**INPUT RECORDS**
※ ※ ※

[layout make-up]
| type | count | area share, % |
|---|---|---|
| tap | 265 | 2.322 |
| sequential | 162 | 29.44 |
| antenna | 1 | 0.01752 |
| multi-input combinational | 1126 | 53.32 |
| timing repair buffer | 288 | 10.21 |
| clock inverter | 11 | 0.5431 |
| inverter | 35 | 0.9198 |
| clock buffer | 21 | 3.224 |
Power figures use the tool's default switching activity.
**src/rtl/dr_predictor.sv**
```systemverilog
// NNZ/column-delta predictor with a 2-bit confidence counter and up to four in-flight predictions.
// A flush trains once, then the remaining squashed predictions drain through RECOVER.
module dr_predictor (
  input  logic        clk,
  input  logic        rst,
  input  logic        en,
  input  logic        req_valid,
  output logic        req_ready,
  output logic        pred_valid,
  output logic [31:0] pred_nnz,
  output logic [15:0] pred_col,
  input  logic        res_valid,
  input  logic        res_flush,
  input  logic [31:0] res_nnz,
  input  logic [15:0] res_col,
  output logic [2:0]  inflight,
  output logic [15:0] flush_cnt
);

  typedef enum logic [1:0] {StIdle, StRun, StRecover} state_e;

  state_e      state_q, state_d;
  logic [2:0]  inflight_q, inflight_d;
  logic        pred_valid_q, pred_valid_d;
  logic [31:0] pred_nnz_q, pred_nnz_d;
  logic [15:0] pred_col_q, pred_col_d;
  logic [31:0] last_nnz_q, last_nnz_d;
  logic [15:0] last_col_q, last_col_d;
  logic [1:0]  conf_q, conf_d;
  logic [15:0] flush_cnt_q, flush_cnt_d;

  logic accept, res_take, train, flush_take;

  assign req_ready = rst && (state_q == StRun) && en && (inflight_q < 3'd4) &&
                     !(res_valid && res_flush);

  always_comb begin
    accept      = req_valid && req_ready;
    // Resolutions with nothing outstanding are stale and ignored entirely.
    res_take    = res_valid && (inflight_q != 3'd0);
    train       = res_take && (state_q == StRun);
    flush_take  = train && res_flush;

    inflight_d  = inflight_q;
    unique case ({accept, res_take})
      2'b10:   inflight_d = inflight_q + 3'd1;
      2'b01:   inflight_d = inflight_q - 3'd1;
      default: inflight_d = inflight_q;
    endcase

    pred_valid_d = accept;
    pred_nnz_d   = accept ? last_nnz_q : pred_nnz_q;
    pred_col_d   = accept ? last_col_q : pred_col_q;

    conf_d     = conf_q;
    last_nnz_d = last_nnz_q;
    last_col_d = last_col_q;
    if (train) begin
      last_col_d = res_col;
      if (res_nnz == last_nnz_q) begin
        if (conf_q != 2'd3) conf_d = conf_q + 2'd1;
      end else begin
        if (conf_q != 2'd0) conf_d = conf_q - 2'd1;
        else                last_nnz_d = res_nnz;
      end
    end

    flush_cnt_d = flush_cnt_q;
    if (flush_take && (flush_cnt_q != 16'hFFFF)) flush_cnt_d = flush_cnt_q + 16'd1;

    state_d = state_q;
    unique case (state_q)
      StIdle:    if (en) state_d = StRun;
      StRun: begin
        if (flush_take && (inflight_d != 3'd0))    state_d = StRecover;
        else if (!en && (inflight_q == 3'd0))      state_d = StIdle;
      end
      StRecover: if (inflight_d == 3'd0) state_d = StRun;
      default:   state_d = StIdle;
    endcase
  end

  always_ff @(posedge clk) begin
    if (!rst) begin
      state_q      <= StIdle;
      inflight_q   <= 3'd0;
      pred_valid_q <= 1'b0;
      pred_nnz_q   <= 32'd0;
      pred_col_q   <= 16'd0;
      last_nnz_q   <= 32'd0;
      last_col_q   <= 16'd0;
      conf_q       <= 2'd0;
      flush_cnt_q  <= 16'd0;
    end else begin
      state_q      <= state_d;
      inflight_q   <= inflight_d;
      pred_valid_q <= pred_valid_d;
      pred_nnz_q   <= pred_nnz_d;
      pred_col_q   <= pred_col_d;
      last_nnz_q   <= last_nnz_d;
      last_col_q   <= last_col_d;
      conf_q       <= conf_d;
      flush_cnt_q  <= flush_cnt_d;
    end
  end

  assign pred_valid = pred_valid_q;
  assign pred_nnz   = pred_nnz_q;
  assign pred_col   = pred_col_q;
  assign inflight   = inflight_q;
  assign flush_cnt  = flush_cnt_q;

endmodule

```
$ cat src/rtl/divu_pkg.sv
// rtl/divu_pkg.sv - shared types and constants for the 4-bit sequential divider
package divu_pkg;

   localparam int DIV_W     = 4;
   localparam int DIV_ITERS = 4;

   typedef enum logic [1:0] {
      IDLE = 2'd0,
      RUN  = 2'd1,
      DONE = 2'd2
   } div_state_t;

endpackage

$ cat src/rtl/subtr_4.sv
// rtl/subtr_4.sv - combinational 4-bit subtractor, d = a - b, bo = 1 when no borrow
module subtr_4
   import divu_pkg::*;
(
   input  logic [DIV_W-1:0] a,
   input  logic [DIV_W-1:0] b,
   output logic [DIV_W-1:0] d,
   output logic             bo
);

   logic [DIV_W:0] w_diff;

   assign w_diff = {1'b0, a} - {1'b0, b};
   assign d      = w_diff[DIV_W-1:0];
   assign bo     = ~w_diff[DIV_W];

endmodule
File: config.mk
export PLATFORM = sky130hd
export DESIGN_NAME = radio_uplink_tx
export DESIGN_NICKNAME = d
export VERILOG_FILES = /design/src/rtl/radio_uplink_tx.sv
export SDC_FILE = /design/constraint.sdc
export NUM_CORES = 1
export LEC_CHECK = 0
export BUFFER_PORTS_ARGS = -buffer_cell sky130_fd_sc_hd__buf_2
export CORE_UTILIZATION = 54
export DETAILED_ROUTE_END_ITERATION = 16
export PLACE_DENSITY_LB_ADDON = 0.1
export SLEW_MARGIN = 20
export SYNTH_ARGS = -nofsm -noshare
export SYNTH_HDL_FRONTEND = slang
export SYNTH_SLANG_ARGS = --single-unit
File: constraint.sdc
create_clock -name clk -period 2.2 [get_ports clk]
set_input_delay 0.11 -clock clk [delete_from_list [all_inputs] [get_ports clk]]
set_output_delay 0.11 -clock clk [all_outputs]
set_load 0.01 [all_outputs]
File: src/rtl/radio_uplink_tx.sv
// rtl/radio_uplink_tx.sv - FIFO-fed 14-bit word serialiser for the four-wire radio uplink
// Optional corrupt-frame injection on the final dibit: RADIO_UPLINK_ERRINJ_EN
`timescale 1ns/1ps
module radio_uplink_tx #(
    parameter int PHASE_CYCLES = 8,
    parameter int FIFO_AW      = 2
) (
    input  logic        clk,
    input  logic        rst,
    input  logic        wr_en,
    input  logic [15:0] wr_data,
    output logic        full,
    output logic        empty,
    output logic        busy,
    output logic        done,
    output logic        RPULSE,
    output logic        RD1,
    output logic        RD0,
    output logic        RCHECK
);
    localparam int FIFO_DEPTH = 1 << FIFO_AW;
    localparam int CW         = $clog2(PHASE_CYCLES);

    localparam logic [2:0] S_IDLE  = 3'd0;
    localparam logic [2:0] S_SYNC  = 3'd1;
    localparam logic [2:0] S_GAP   = 3'd2;
    localparam logic [2:0] S_SETUP = 3'd3;
    localparam logic [2:0] S_PULSE = 3'd4;
    localparam logic [2:0] S_END   = 3'd5;

    logic [FIFO_AW:0] wr_ptr_q, wr_ptr_d, rd_ptr_q, rd_ptr_d;
    logic [14:0]      mem_q [FIFO_DEPTH];
    logic [14:0]      mem_d [FIFO_DEPTH];
    logic [14:0]      head;
    logic             push, pop;

    logic [2:0]    state_q, state_d;
    logic [CW-1:0] cnt_q, cnt_d;
    logic [13:0]   sr_q, sr_d;
    logic [2:0]    n_q, n_d;
    logic          corrupt_q, corrupt_d;
    logic          done_q, done_d;
    logic          rpulse_q, rpulse_d, rd1_q, rd1_d, rd0_q, rd0_d, rcheck_q, rcheck_d;
    logic          phase_last, inject;
    logic          unused_wr_msb;

    assign unused_wr_msb = wr_data[15];

    // Extra pointer bit distinguishes full from empty when the indices match.
    assign empty = (wr_ptr_q == rd_ptr_q);
    assign full  = (wr_ptr_q[FIFO_AW] != rd_ptr_q[FIFO_AW]) &&
                   (wr_ptr_q[FIFO_AW-1:0] == rd_ptr_q[FIFO_AW-1:0]);
    assign push  = wr_en && !full;
    assign head  = mem_q[rd_ptr_q[FIFO_AW-1:0]];

    assign phase_last = (cnt_q == CW'(PHASE_CYCLES - 1));

    always_comb begin
        wr_ptr_d = wr_ptr_q;
        mem_d    = mem_q;
        if (push) begin
            mem_d[wr_ptr_q[FIFO_AW-1:0]] = wr_data[14:0];
            wr_ptr_d = wr_ptr_q + 1'b1;
        end
        rd_ptr_d = pop ? rd_ptr_q + 1'b1 : rd_ptr_q;
    end

    always_comb begin
        state_d   = state_q;
        sr_d      = sr_q;
        n_d       = n_q;
        corrupt_d = corrupt_q;
        done_d    = 1'b0;
        pop       = 1'b0;
        cnt_d     = '0;
        if (state_q != S_IDLE && !phase_last)
            cnt_d = cnt_q + 1'b1;
        case (state_q)
            S_IDLE: begin
                if (!empty) begin
                    pop       = 1'b1;
                    sr_d      = head[13:0];
                    corrupt_d = head[14];
                    n_d       = 3'd0;
                    state_d   = S_SYNC;
                end
            end
            S_SYNC:  if (phase_last) state_d = S_GAP;
            S_GAP:   if (phase_last) state_d = S_SETUP;
            S_SETUP: if (phase_last) state_d = S_PULSE;
            S_PULSE: begin
                if (phase_last) begin
                    sr_d = {sr_q[11:0], 2'b00};
                    if (n_q == 3'd6) begin
                        state_d = S_END;
                    end else begin
                        n_d     = n_q + 1'b1;
                        state_d = S_SETUP;
                    end
                end
            end
            S_END: begin
                if (phase_last) begin
                    state_d = S_IDLE;
                    done_d  = 1'b1;
                end
            end
            default: state_d = S_IDLE;
        endcase
    end

`ifdef RADIO_UPLINK_ERRINJ_EN
    assign inject = corrupt_d && (n_d == 3'd6);
`else
    assign inject = 1'b0;
`endif

    // Outputs are decoded from next-state values so the pins change on the same edge as the state.
    always_comb begin
        rpulse_d = 1'b0;
        rd1_d    = 1'b0;
        rd0_d    = 1'b0;
        rcheck_d = 1'b0;
        case (state_d)
            S_SYNC: begin
                rpulse_d = 1'b1;
                rd1_d    = 1'b1;
                rd0_d    = 1'b1;
                rcheck_d = 1'b1;
            end
            S_SETUP, S_PULSE: begin
                rpulse_d = (state_d == S_PULSE);
                rd1_d    = sr_d[13];
                rd0_d    = sr_d[12];
                rcheck_d = sr_d[13] ^ sr_d[12] ^ inject;
            end
            default: ;
        endcase
    end

    always_ff @(posedge clk or posedge rst) begin
        if (rst) begin
            wr_ptr_q  <= '0;
            rd_ptr_q  <= '0;
            for (int i = 0; i < FIFO_DEPTH; i++) mem_q[i] <= '0;
            state_q   <= S_IDLE;
            cnt_q     <= '0;
            sr_q      <= '0;
            n_q       <= '0;
            corrupt_q <= 1'b0;
            done_q    <= 1'b0;
            rpulse_q  <= 1'b0;
            rd1_q     <= 1'b0;
            rd0_q     <= 1'b0;
            rcheck_q  <= 1'b0;
        end else begin
            wr_ptr_q  <= wr_ptr_d;
            rd_ptr_q  <= rd_ptr_d;
            mem_q     <= mem_d;
            state_q   <= state_d;
            cnt_q     <= cnt_d;
            sr_q      <= sr_d;
            n_q       <= n_d;
            corrupt_q <= corrupt_d;
            done_q    <= done_d;
            rpulse_q  <= rpulse_d;
            rd1_q     <= rd1_d;
            rd0_q     <= rd0_d;
            rcheck_q  <= rcheck_d;
        end
    end

    assign busy   = (state_q != S_IDLE);
    assign done   = done_q;
    assign RPULSE = rpulse_q;
    assign RD1    = rd1_q;
    assign RD0    = rd0_q;
    assign RCHECK = rcheck_q;
endmodule

==> parameters.txt <==
Parameter                              Value

STA
  Min Clock Period, post-route ... ~1900 ps
  Hold_ws ... between 20 and 25 ps
  Number of setup violations in the final report ... 0
  Slew at the pin closest to its max-slew limit ... 491 ps
  Max Slew Vio Count ... 0
  Relative slew slack ... around two thirds
  Skew final ... 12.3 ps
  Setup repair after global routing missed its margin ... no
  Slack of the critical path ... 346 ps
  Maximum clock rate ... between 0.5 and 0.6 GHz
  Fin crit share ... a little over four fifths
  Aggregate negative setup slack ... 0 ps
  Final hold violation count ... 0

Critical path
  Number of cells traversed by the worst register-to-register path ... 5
  Critical path cell sequence ... xnor2_2 -> buf_4 -> a31oi_2 -> buf_4 -> xor2_1
  Start-to-end type of the worst setup path ... flip-flop to flip-flop
  Startpoint class of the critical path ... flip-flop
  Number of buffers and inverters on the critical path ... 2
  Maximum single-stage delay on the critical path ... around 520 ps
  Worst-path cell with the longest stage delay ... sky130_fd_sc_hd__dfrtp_1
  Data required time of the worst path ... roughly 2500 ps
  Arrival time of the worst setup path ... around 2100 ps
  Crit. End Element ... flip-flop
  Largest fanout on the critical path ... 9
  Total stage count of the critical path ... 5
  Most numerous cell on the critical path ... sky130_fd_sc_hd__buf_4
  Delay-heaviest family, CP ... flip-flops

Place
  Worst slack at placement ... around 340 ps
  Port buffer count ... 24
  Gpl congestion ... 0.773
  Placed wire-length estimate ... roughly 5000 um

Worst hold path
  Hold Path Depth ... 2
  Hold WC Path Type ... primary input to flip-flop

Pwr
  Leak Pwr ... about 2.1 nW
  Power Total ... roughly 0.0052 W
  Ratio of total power to cell area ... 1100 nW/um2
  VDD IR-drop max ... approximately 0.00064 V

Logic synthesis
  Mean instance size in the synthesized netlist ... between 10 and 15 um2
  Warning count from the yosys run ... 0
  Number of flip-flops and latches in the synthesized netlist ... 90
  Cell area after technology mapping ... 4230 um2
  Number of flops mapped to enable cells by yosys ... 0
  Most used DFF post-synth ... sky130_fd_sc_hd__dfrtp_1
  Total nets after synthesis ... ~350
  Share of async-settable or async-resettable flops after synthesis ... between 90% and 100%
  Cells after Synth ... approximately 320
  Netlist cell types ... 39
  Part of the Yosys area used for sequential elements ... a little over half

Layout
  Share of final-layout standard cells stronger than drive strength 1 ... between 30 and 40%
  Count of nets after finishing ... between 300 and 400
  Fillcell total ... ~590
  Commonest cells after routing, fill and taps aside ... sky130_fd_sc_hd__dfrtp_1 (90), sky130_fd_sc_hd__mux2_2 (53), sky130_fd_sc_hd__nand2_1 (32)
  Ant diodes ... 0
  Post-route core utilization ... 63.7%
  Synthesis-to-finish area growth ... 11.7%
  Commonest non-fill, non-tap cell in the layout ... sky130_fd_sc_hd__dfrtp_1

Die
  FP Rows ... 31
  Core Box Area ... 7410 um2
  Die extent in y ... around 90 um
  Total die area ... 8190 um2
  Effective utilization at floorplan ... between 50% and 60%
  Die X-Extent ... about 90 um
  I/O pins ... 27

Global route
  Initial antenna violation count ... 0
  Pin count of the biggest net entering global routing ... between 90 and 100
  Total global routing overflow ... 0
  Vias in the first global route ... about 2,500
  Wire length of the first global-routing pass ... around 13,000 um
  Overall global routing resource usage ... 19.9%

CTS
  CTS tree ... done
  Largest buffer count on any clock path ... 2
  Setup bufs post-CTS ... 0
  Clock tree sinks ... 90
  Total CTS buffers ... 9
  H-tree depth reported by CTS ... 3
  Reg clk slew, reported paths ... around 90 ps
  Root Buffer Master ... sky130_fd_sc_hd__clkbuf_8
  Clk Latency, worst-skew pair ... roughly 360 ps

Drt
  Number of nets with antenna violations after detailed routing ... 0
  Number of DRC markers in iteration 0 ... 132
  Total Wirelength ... roughly 7400 um
  DRC violation count after routing ... 0
  DR vias ... 2,500
  Drt via density ... around 5.5
  DRT Pass-1 Iters ... 4
  Mean routed wirelength per cell ... approximately 16 um

Flow run
  Number of maximum-capacitance constraint violations ... 0

Run status
  Result of the run ... completed
[cell type report]
class / instances / area [um2] / share of cell area, %
clock buffers: 10 / 128 / 2.70
multi-input cells: 203 / 1840 / 39.0
flip-flops and latches: 90 / 2250 / 47.7
inverters: 9 / 37.5 / 0.795
clock inverters: 6 / 91.3 / 1.93
repair buffers: 39 / 248 / 5.25
well taps: 99 / 124 / 2.62
[final timing paths]
path,from,end,slack (ps)
worst max-delay path,rd_ptr_q[1],rd_ptr_q[0],350
worst min-delay path,wr_data[13],mem_q[13],20
worst max register to register,rd_ptr_q[1],rd_ptr_q[0],350
worst min register to register,cnt_q[0],cnt_q[0],440
max in group asynchronous,rst,mem_q[52],1410
min in group asynchronous,rst,mem_q[58],410
[stage by stage]
| step | instances | instance area (um2) |
|---|---|---|
| 3_3_place_gp | 439 | 4490 |
| 4_1_cts | 456 | 4720 |
| 3_5_place_dp | 439 | 4490 |
| 6_report | 456 | 4720 |
| 5_1_grt | 456 | 4720 |
| 2_1_floorplan | 319 | 4230 |
[power by group]
group	leakage (nW)	switching [W]	total, W	internal [W]
Clock	0.0987	0.000591	0.00123	0.000642
Combinational	0.926	0.000566	0.00144	0.000877
Sequential	1.11	0.000284	0.00250	0.00221
Total	2.14	0.00144	0.00517	0.00373
[sequential cells by signal, summed over array words and instances, names as in the netlist]
name,flops
RPULSE,1
RCHECK,1
done,1
sr_q,14
cnt_q,3
state_q,3
mem_q,56
n_q,3
rd_ptr_q,3
RD1,1
wr_ptr_q,3
RD0,1
[cells by family (layout without fill, tap and decap cells)]
group,count (synthesis),after routing,synth area share (%)
buf+inv,26,64,3.34
mux,71,71,22.6
xor+xnor,11,11,2.81
fa+ha+maj,10,10,2.96
simple gates,75,75,9.32
flops,90,90,53.3
compound gates,36,36,5.65
[what timing repair did]
action / in CTS / in global routing
gates resized for setup: 0 / 0
hold endpoints to repair: 90 / 0
hold buffers: 1 / 0
[metal layers]
| layer | part of all wire, % | track usage [%] |
|---|---|---|
| met1 | 50 | 29.2 |
| met5 | 0 | 0 |
| met4 | 1.6 | 7.12 |
| met3 | 2.4 | 4.12 |
| met2 | 46 | 29.5 |
[Yosys cell counts (all sizes together), types with 2 or more instances]
library cell  instances  area [um2]
a21oi                 2        10.0
a22oi                11        82.6
a311o                 2        20.0
and2                  2        12.5
and3                  2        12.5
buf                   9        76.3
clkbuf                8        31.3
dfrtp                90        2250
ha                   10         125
inv                   9        33.8
mux2                 57         642
mux4                 14         315
nand2                36         165
nand2b                2        12.5
nand3                 4        20.0
nand4                 3        18.8
nand4b                2        30.0
nor2                 15        58.8
nor3                  4        25.0
nor4b                 2        17.5
o21ai                16        80.1
xnor2                 8        92.6
xor2                  3        26.3
No activity file was read; power rests on OpenSTA's default activity.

※ ※ ※

**TASK STATEMENT**
For the string "approximately", go line by line through the material and copy every line that has it.

**SOLUTION FOR THIS EXERCISE**
  VDD IR-drop max ... approximately 0.00064 V
  Cells after Synth ... approximately 320
  Mean routed wirelength per cell ... approximately 16 um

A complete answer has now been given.